(Saved data entries)
═══

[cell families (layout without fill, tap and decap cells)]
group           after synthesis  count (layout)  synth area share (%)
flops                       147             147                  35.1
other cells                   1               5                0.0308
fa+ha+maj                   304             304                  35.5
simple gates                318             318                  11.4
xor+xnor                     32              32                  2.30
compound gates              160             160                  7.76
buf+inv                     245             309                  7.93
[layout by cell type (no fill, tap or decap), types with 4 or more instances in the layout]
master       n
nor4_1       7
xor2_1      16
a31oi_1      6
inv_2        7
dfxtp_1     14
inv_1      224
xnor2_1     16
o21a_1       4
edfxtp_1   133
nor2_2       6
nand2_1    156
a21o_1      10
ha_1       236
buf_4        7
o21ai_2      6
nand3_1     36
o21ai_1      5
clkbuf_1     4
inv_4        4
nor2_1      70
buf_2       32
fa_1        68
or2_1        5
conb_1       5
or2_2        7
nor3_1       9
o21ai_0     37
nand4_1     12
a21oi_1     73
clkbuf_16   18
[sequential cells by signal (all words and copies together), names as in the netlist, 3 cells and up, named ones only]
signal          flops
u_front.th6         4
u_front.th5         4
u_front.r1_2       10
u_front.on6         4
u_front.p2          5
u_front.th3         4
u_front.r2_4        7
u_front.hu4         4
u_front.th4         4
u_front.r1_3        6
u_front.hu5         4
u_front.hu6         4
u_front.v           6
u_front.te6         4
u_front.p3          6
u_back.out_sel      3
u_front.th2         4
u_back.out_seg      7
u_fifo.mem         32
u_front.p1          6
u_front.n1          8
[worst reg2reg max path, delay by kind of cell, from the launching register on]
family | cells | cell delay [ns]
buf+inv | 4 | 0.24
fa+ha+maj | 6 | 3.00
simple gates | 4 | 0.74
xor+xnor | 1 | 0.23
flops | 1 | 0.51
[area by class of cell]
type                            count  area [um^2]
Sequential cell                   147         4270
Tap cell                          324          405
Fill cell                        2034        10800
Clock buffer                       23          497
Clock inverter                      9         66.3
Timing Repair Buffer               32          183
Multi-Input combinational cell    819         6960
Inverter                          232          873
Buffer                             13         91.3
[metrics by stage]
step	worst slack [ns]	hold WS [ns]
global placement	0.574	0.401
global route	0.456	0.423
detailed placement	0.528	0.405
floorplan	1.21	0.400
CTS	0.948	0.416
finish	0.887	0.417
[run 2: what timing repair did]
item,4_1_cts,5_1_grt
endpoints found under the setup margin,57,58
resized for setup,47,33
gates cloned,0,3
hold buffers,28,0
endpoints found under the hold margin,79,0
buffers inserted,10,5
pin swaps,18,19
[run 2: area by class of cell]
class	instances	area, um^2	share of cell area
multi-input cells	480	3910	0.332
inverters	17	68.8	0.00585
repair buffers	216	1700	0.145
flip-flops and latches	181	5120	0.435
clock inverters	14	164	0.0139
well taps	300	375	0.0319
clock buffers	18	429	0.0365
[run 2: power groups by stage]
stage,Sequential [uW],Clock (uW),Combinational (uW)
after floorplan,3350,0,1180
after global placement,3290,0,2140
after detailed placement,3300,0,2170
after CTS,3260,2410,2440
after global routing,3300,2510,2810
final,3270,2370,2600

═══

• [About this exercise] Lines containing the word "margin" must be found in the data above and copied.

• [Output]
endpoints found under the setup margin,57,58
endpoints found under the hold margin,79,0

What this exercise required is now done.